The Search for Alpha

By Emma Black (Portfolio Manager at Tier One Capital) 11 November 2013

Coined in the late sixties, the pursuit for alpha became the ambition of investment managers around the world. Financiers sought to produce returns greater than those that compensated for the risk of the market, and academics termed this additional return “alpha” following Michael Jensen’s early research. For a time, many managers were able to deliver however recently this pursuit has been rendered worthless given advancements in technology that have left many unequipped to participate. Bloomberg terminals that provide information to track cargo and oil shipments for example cost £20k plus per annum meaning that for the most part, this information has remained predominantly in professional hands. High frequency trading has also indicated that speed is of the essence in today's trading world with research indicating that trades longer than 15 seconds post-announcement don’t generate meaningful returns. Is this really true? And if so, how can managers today look to deliver their difference?

Eugene Fama, the recent Nobel Prize winner, is considered the modern father of finance. His PhD and research throughout the sixties readdressed the random movement of stock prices. While early work in the thirties had indicated that the random evolution of stock prices indicated market inefficiency, Eugene Fama argued that it was exactly the unpredictability of stock prices that supports market efficiency. The premise of Fama’s Efficient Market Hypothesis (EMH) was that stock prices are driven by information arrivals, and specifically, new information entering the public sphere. He presented three forms of market efficiency – the first would hold when stock prices incorporated and reflected accurately all past information, termed Weak-Form efficiency; the second would hold when stock prices incorporated and accurately reflected all past and all public information, termed Semi-Strong efficiency; while finally the third would hold in situations where stock prices reflected all past, public and privately-held information, termed Strong-Form efficiency. The conclusion from Fama’s work is that it is information that drives stock prices, and the fact that this information arrives unpredictably renders stock prices also unpredictable and hence their random price evolution doesn’t refute market efficiency but is actually a key cornerstone of it.

An abundance of research to-date has quantified that markets are at least weak-form efficient in that all past company announcements will have been incorporated in today’s stock price. Moreover, there is a general agreement that stock prices do also reflect public information, such as earnings announcements, managerial changes, and so forth. The third and the most restrictive, strong-form efficiency is largely deemed unachievable for insiders at an organisation will undoubtedly hold private information that will not be incorporated into stock prices until the masses are aware, at which point it will have entered into the public sphere. Despite this, stock prices do not necessarily suffer as insider trading rules and regulations mean that legal frameworks are in place to prevent the exploitation of private information on the whole.

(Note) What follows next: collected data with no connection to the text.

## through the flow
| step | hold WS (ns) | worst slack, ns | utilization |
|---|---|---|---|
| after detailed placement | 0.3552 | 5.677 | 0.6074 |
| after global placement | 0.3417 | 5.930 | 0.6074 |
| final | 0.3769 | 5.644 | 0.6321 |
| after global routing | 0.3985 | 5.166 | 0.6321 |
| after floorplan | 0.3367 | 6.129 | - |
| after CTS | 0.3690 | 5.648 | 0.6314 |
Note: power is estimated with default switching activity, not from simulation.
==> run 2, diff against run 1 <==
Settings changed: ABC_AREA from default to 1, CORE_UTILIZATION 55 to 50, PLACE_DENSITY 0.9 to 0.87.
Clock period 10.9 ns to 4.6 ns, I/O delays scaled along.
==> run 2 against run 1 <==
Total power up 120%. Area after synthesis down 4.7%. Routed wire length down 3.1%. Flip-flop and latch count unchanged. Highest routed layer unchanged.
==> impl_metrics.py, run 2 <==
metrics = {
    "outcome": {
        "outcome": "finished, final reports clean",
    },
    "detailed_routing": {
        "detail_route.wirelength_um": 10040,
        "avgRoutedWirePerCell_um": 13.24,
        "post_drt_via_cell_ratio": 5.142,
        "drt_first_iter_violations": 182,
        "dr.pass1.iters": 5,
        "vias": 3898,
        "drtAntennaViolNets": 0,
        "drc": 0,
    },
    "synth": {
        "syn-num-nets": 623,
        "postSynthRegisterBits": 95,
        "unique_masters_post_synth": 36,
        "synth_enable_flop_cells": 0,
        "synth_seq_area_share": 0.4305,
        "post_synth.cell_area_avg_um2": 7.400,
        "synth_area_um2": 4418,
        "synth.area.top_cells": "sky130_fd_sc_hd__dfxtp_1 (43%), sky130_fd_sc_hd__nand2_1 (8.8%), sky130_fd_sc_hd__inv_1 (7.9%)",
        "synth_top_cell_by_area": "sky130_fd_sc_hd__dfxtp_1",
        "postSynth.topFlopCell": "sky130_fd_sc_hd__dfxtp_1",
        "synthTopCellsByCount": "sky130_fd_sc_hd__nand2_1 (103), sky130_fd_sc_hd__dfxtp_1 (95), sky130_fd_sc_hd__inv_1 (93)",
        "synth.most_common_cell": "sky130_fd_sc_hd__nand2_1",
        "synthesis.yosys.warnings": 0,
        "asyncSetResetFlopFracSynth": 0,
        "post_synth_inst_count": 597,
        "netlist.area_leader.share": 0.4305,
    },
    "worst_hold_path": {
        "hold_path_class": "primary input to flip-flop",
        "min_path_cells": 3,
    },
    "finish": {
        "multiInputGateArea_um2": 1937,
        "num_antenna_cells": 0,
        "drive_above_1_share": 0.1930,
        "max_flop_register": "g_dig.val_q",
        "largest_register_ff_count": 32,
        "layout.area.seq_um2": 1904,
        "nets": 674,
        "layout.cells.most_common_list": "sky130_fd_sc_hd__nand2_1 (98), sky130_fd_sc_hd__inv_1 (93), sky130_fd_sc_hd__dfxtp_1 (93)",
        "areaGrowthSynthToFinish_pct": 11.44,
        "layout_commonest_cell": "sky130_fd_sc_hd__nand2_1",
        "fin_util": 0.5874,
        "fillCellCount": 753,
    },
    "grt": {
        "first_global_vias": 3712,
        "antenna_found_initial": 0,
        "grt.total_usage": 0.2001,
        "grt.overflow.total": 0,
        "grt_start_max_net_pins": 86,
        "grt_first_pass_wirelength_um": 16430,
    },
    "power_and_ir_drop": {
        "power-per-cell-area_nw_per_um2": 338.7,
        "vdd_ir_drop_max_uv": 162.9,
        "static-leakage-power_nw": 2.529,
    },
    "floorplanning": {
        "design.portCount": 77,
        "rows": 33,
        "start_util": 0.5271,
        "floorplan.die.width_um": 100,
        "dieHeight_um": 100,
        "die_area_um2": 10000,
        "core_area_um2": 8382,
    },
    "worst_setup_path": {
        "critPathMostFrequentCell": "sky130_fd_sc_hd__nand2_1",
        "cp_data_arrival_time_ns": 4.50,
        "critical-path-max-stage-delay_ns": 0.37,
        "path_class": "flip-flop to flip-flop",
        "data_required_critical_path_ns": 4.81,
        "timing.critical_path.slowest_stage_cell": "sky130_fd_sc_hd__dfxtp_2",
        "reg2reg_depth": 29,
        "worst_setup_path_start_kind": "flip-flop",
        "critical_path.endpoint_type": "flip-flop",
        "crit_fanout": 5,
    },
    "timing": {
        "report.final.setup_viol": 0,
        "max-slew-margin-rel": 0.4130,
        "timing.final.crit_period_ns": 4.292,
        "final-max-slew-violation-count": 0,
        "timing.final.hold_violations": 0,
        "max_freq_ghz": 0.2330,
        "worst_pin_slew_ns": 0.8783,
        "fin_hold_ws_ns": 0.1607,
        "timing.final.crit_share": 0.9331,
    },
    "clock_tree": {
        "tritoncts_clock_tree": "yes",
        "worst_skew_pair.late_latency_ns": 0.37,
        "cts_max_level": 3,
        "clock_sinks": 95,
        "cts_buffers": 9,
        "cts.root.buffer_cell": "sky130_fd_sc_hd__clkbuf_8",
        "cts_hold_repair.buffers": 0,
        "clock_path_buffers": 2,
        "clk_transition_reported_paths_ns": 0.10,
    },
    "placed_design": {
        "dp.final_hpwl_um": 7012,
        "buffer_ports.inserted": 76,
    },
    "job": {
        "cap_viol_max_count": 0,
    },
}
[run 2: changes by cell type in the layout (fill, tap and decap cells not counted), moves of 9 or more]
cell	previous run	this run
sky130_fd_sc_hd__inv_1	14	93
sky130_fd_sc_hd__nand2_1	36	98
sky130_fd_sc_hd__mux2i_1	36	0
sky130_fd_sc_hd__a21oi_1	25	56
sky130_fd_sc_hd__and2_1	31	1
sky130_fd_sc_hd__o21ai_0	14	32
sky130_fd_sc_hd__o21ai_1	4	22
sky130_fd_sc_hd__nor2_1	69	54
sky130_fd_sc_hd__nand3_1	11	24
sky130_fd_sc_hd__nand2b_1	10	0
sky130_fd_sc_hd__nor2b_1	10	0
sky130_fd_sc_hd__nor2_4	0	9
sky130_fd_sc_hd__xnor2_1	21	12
### src/rtl/ldpc_iter_ctrl.sv
// Top-level sequencer for the LDPC decoder core. It runs IDLE -> DATA_IN -> ITER -> DATA_OUT.
// All outputs are registered, so done goes high on the cycle after the final word is accepted.
module ldpc_iter_ctrl #(
  parameter int CNT_W     = 13,
  parameter int ITER_W    = 5,
  parameter int PH_W      = 2,
  parameter int PHASES    = 3,
  parameter int ITER_LEN  = 4608,
  parameter int MIN_ITER  = 1,
  parameter int OUT_LEN_0 = 6912,
  parameter int OUT_LEN_1 = 4608,
  parameter int OUT_LEN_2 = 5760,
  parameter int OUT_LEN_3 = 6336
) (
  input  logic              clk,
  input  logic              reset,
  input  logic              sync_in,
  input  logic [1:0]        rate,
  input  logic [ITER_W-1:0] max_iter,
  input  logic              early_en,
  input  logic              syndrome_ok,
  input  logic              out_ready,
  input  logic              abort,
  output logic [3:0]        fsm_state,
  output logic [PH_W-1:0]   phase,
  output logic [CNT_W-1:0]  cnt,
  output logic [ITER_W-1:0] num_iter,
  output logic              iter_first,
  output logic              iter_end,
  output logic              busy,
  output logic              out_valid,
  output logic              converged,
  output logic              done,
  output logic              overrun
);

  typedef enum logic [3:0] {
    S_IDLE     = 4'b0001,
    S_DATA_IN  = 4'b0010,
    S_ITER     = 4'b0100,
    S_DATA_OUT = 4'b1000
  } state_t;

  localparam logic [CNT_W:0] ITER_LAST = (CNT_W+1)'(ITER_LEN - 1);

  state_t            state;
  logic              sync_q;
  logic [1:0]        rate_r;
  logic [ITER_W-1:0] max_iter_r;
  logic              early_en_r;

  logic              sync_fall;
  logic              sync_rise;
  logic [ITER_W:0]   iter_next;
  logic [ITER_W:0]   max_iter_eff;
  logic              stop_max;
  logic              stop_early;
  logic [CNT_W:0]    out_last;
  logic              last_word;
  logic              pre_iter_end;
  logic              phase_last;

  always_comb begin
    sync_fall    = sync_q & ~sync_in;
    sync_rise    = sync_in & ~sync_q;
    iter_next    = {1'b0, num_iter} + 1'b1;
    max_iter_eff = (max_iter_r == '0) ? (ITER_W+1)'(1) : {1'b0, max_iter_r};
    stop_max     = (iter_next == max_iter_eff);
    stop_early   = early_en_r & syndrome_ok & (iter_next >= (ITER_W+1)'(MIN_ITER));
    out_last     = (CNT_W+1)'(OUT_LEN_0 - 1);
    case (rate_r)
      2'd0:    out_last = (CNT_W+1)'(OUT_LEN_0 - 1);
      2'd1:    out_last = (CNT_W+1)'(OUT_LEN_1 - 1);
      2'd2:    out_last = (CNT_W+1)'(OUT_LEN_2 - 1);
      default: out_last = (CNT_W+1)'(OUT_LEN_3 - 1);
    endcase
    last_word    = ({1'b0, cnt} == out_last);
    pre_iter_end = ({1'b0, cnt} == ITER_LAST - 1'b1);
    phase_last   = (phase == PH_W'(PHASES));
  end

  // Output handshake: a word transfers on every cycle where out_valid and out_ready are both
  // high. Once raised, out_valid stays high until the last word transfers or an abort occurs.
  always_ff @(posedge clk) begin
    if (reset) begin
      state      <= S_IDLE;
      sync_q     <= 1'b0;
      rate_r     <= '0;
      max_iter_r <= '0;
      early_en_r <= 1'b0;
      phase      <= '0;
      cnt        <= '0;
      num_iter   <= '0;
      iter_first <= 1'b0;
      iter_end   <= 1'b0;
      busy       <= 1'b0;
      out_valid  <= 1'b0;
      converged  <= 1'b0;
      done       <= 1'b0;
      overrun    <= 1'b0;
    end else begin
      sync_q   <= sync_in;
      done     <= 1'b0;
      overrun  <= 1'b0;
      iter_end <= 1'b0;
      if (abort) begin
        // num_iter and converged are left alone so the aborted frame can be inspected
        state     <= S_IDLE;
        cnt       <= '0;
        phase     <= '0;
        busy      <= 1'b0;
        out_valid <= 1'b0;
      end else begin
        case (state)
          S_IDLE: begin
            if (sync_in) begin
              state      <= S_DATA_IN;
              rate_r     <= rate;
              max_iter_r <= max_iter;
              early_en_r <= early_en;
              num_iter   <= '0;
              converged  <= 1'b0;
              iter_first <= 1'b1;
            end
          end
          S_DATA_IN: begin
            if (sync_fall) begin
              state <= S_ITER;
              cnt   <= '0;
              phase <= PH_W'(1);
              busy  <= 1'b1;
            end
          end
          S_ITER: begin
            if (sync_rise) overrun <= 1'b1;
            phase <= phase_last ? PH_W'(1) : phase + 1'b1;
            // iter_end is high exactly while cnt sits on the last position of the iteration
            if (iter_end) begin
              cnt        <= '0;
              iter_first <= 1'b0;
              num_iter   <= (&num_iter) ? num_iter : num_iter + 1'b1;
              if (stop_max || stop_early) begin
                state     <= S_DATA_OUT;
                phase     <= '0;
                out_valid <= 1'b1;
                converged <= stop_early;
              end
            end else begin
              cnt      <= cnt + 1'b1;
              iter_end <= pre_iter_end;
            end
          end
          S_DATA_OUT: begin
            if (sync_rise) overrun <= 1'b1;
            if (out_ready) begin
              if (last_word) begin
                state     <= S_IDLE;
                cnt       <= '0;
                busy      <= 1'b0;
                out_valid <= 1'b0;
                done      <= 1'b1;
              end else begin
                cnt <= cnt + 1'b1;
              end
            end
          end
          default: state <= S_IDLE;
        endcase
      end
    end
  end

  assign fsm_state = state;

endmodule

The results of Fama’s work led investment managers to focus on ascertaining what the fundamental value of a stock actually was. Time was spent investigating key financial and accounting indicators, combining this with qualitative analysis and visits to key personnel, so that the “true” value of a stock could be sought to then take a position to benefit clients. But then came the introduction of technology into the mix, and since the internet revolution of the late nineties, financial markets have gained access to an abundance of information. Not only are we governed by the printed word, but we also find suggestions and opinions on message boards, online blogs, online publications, social media and more. This has meant that instead of stock prices being driven by news that reflects action in the large part, stock prices are now being driven by news that varies in its substance and reliability (how can we be sure of the worth of a post on a message board?) and is largely a reflection of opinion.

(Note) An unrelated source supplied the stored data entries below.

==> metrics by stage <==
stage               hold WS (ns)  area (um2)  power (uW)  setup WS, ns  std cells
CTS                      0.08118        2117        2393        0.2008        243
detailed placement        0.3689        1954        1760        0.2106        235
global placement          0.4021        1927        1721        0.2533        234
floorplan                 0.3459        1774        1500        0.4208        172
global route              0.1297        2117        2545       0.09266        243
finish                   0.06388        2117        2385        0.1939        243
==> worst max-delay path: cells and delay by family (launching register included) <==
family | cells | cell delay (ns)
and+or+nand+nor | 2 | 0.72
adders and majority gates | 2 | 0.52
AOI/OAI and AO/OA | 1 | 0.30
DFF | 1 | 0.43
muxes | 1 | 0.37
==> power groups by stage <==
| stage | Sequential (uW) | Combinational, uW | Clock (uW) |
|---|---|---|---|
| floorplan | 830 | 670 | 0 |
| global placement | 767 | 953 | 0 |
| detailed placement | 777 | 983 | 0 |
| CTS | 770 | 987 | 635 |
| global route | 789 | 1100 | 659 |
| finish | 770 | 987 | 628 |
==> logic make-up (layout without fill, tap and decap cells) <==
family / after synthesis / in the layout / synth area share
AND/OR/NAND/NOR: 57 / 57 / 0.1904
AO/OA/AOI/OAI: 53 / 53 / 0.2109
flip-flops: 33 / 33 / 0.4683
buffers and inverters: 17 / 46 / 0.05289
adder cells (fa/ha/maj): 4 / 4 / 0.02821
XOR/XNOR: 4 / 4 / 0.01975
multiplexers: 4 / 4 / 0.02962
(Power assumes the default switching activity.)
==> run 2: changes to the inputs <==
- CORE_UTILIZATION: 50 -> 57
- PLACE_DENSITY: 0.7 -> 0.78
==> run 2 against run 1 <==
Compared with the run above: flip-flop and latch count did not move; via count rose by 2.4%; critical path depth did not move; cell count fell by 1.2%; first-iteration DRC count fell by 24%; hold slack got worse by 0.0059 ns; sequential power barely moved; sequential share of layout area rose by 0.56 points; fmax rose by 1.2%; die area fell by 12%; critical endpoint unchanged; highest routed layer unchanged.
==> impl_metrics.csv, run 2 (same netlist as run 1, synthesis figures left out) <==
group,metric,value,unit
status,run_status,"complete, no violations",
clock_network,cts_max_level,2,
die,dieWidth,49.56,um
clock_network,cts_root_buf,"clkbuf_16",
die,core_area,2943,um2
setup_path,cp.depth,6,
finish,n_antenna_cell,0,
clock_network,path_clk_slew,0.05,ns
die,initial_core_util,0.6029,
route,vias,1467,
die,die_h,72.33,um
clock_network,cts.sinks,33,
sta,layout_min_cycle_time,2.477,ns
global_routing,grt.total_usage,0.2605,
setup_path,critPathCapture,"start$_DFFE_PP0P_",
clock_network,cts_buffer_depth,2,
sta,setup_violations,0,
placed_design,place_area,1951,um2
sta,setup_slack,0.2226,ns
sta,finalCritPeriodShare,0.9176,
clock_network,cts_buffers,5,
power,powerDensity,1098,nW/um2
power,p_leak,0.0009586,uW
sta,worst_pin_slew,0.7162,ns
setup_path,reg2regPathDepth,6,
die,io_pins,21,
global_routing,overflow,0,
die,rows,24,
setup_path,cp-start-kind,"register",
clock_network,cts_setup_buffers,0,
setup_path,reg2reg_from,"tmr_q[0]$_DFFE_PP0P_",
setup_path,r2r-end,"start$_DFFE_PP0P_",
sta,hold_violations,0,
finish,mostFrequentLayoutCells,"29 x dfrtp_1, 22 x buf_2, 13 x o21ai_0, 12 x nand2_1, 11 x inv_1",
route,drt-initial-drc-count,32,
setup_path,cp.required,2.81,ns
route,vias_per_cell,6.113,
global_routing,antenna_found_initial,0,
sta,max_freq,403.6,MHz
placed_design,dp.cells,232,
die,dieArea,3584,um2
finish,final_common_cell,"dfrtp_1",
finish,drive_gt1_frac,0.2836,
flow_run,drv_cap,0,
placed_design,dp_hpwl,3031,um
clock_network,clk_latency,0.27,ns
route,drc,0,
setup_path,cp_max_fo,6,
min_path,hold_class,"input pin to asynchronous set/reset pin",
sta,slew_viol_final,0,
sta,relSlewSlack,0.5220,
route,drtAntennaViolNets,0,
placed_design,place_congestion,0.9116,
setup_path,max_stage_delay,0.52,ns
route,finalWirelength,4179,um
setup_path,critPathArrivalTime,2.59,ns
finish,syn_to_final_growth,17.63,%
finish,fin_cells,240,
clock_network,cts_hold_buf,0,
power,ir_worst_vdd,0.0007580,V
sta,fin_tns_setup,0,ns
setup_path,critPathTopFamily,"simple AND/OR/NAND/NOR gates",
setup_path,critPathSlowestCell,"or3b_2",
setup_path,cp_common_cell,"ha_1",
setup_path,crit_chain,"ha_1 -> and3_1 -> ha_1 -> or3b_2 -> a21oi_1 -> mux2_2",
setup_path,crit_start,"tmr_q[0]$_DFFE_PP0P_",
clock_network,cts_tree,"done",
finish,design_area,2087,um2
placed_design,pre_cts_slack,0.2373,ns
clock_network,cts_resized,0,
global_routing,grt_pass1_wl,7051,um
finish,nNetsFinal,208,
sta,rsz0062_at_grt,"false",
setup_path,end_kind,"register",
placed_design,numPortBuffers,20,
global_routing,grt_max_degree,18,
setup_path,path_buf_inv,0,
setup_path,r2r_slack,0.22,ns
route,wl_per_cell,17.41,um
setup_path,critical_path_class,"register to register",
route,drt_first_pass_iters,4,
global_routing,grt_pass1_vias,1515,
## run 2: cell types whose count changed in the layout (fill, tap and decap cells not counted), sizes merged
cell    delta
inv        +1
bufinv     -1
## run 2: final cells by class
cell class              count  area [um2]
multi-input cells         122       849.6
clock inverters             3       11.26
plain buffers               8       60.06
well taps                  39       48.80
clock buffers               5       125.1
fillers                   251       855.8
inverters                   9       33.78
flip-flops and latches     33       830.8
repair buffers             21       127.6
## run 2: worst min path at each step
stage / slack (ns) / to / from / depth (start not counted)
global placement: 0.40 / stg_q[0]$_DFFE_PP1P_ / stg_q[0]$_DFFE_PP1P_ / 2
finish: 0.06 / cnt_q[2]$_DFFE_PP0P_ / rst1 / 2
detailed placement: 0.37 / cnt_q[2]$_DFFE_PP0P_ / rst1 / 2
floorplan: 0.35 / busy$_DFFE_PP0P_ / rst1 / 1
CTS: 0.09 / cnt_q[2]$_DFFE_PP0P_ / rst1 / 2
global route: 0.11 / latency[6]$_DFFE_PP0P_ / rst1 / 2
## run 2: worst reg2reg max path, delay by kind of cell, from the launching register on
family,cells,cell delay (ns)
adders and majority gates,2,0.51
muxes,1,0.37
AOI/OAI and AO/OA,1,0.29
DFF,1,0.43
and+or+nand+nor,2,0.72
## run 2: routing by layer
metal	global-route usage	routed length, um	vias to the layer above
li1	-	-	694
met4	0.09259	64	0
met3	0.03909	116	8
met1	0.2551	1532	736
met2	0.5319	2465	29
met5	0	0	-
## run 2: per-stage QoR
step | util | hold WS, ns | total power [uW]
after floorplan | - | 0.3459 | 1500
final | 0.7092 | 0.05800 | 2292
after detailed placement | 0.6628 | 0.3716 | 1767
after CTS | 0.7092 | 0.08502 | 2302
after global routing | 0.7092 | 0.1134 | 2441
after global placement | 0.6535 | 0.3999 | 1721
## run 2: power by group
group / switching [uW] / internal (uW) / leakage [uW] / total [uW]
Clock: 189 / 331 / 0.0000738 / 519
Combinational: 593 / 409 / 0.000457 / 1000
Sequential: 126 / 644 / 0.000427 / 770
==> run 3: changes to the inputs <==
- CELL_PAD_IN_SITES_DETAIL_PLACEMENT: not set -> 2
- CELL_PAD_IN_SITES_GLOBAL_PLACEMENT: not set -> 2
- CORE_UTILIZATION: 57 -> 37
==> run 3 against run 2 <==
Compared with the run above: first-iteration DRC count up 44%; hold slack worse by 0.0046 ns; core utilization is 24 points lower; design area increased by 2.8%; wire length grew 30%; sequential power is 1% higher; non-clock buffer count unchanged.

To try to combat this, at Tier One Capital we follow a core and satellite approach for you. Our core positions are designed to simply track the market and give you exposure in a very cost efficient manner. We utilise a range of beta products including exchange-traded-funds that can offer a total expense ratio (TER) combined in a core portfolio for you ranging between 0.90% and 1.14%, while on a standalone basis ETFs can offer TERs even as low as 0.09%. This cost-efficient core significantly reduces your overall fees and provides you with a systematic return that is not designed to beat markets, but rather to track them. This is then complemented with the use of satellite holdings designed to allow for your overall portfolio to be balanced between a low-cost delivery of beta, and a careful exposure to alpha.

In our alpha positions at Tier One Capital, we utilise a range of alternative investments. We offer our clients access to segregated structured product portfolios comprised of listed securities that can be bought and sold on a daily basis hence providing daily liquidity. Peer-to-peer lending projects can enhance your returns via allocations into property-backed projects across the UK. We also then complement your holdings with traditional investments into funds that we qualitatively and quantitatively evaluate as being worth the higher fees. This means that we screen the quantitative performance of funds but for an allocation to be made, we meet with the fund manager to qualitatively reason with his or her rationale and strategy for managing your money. This allows for your overall portfolio to be cost-efficient in its delivery and bespoke to your personal liquidity and income requirements.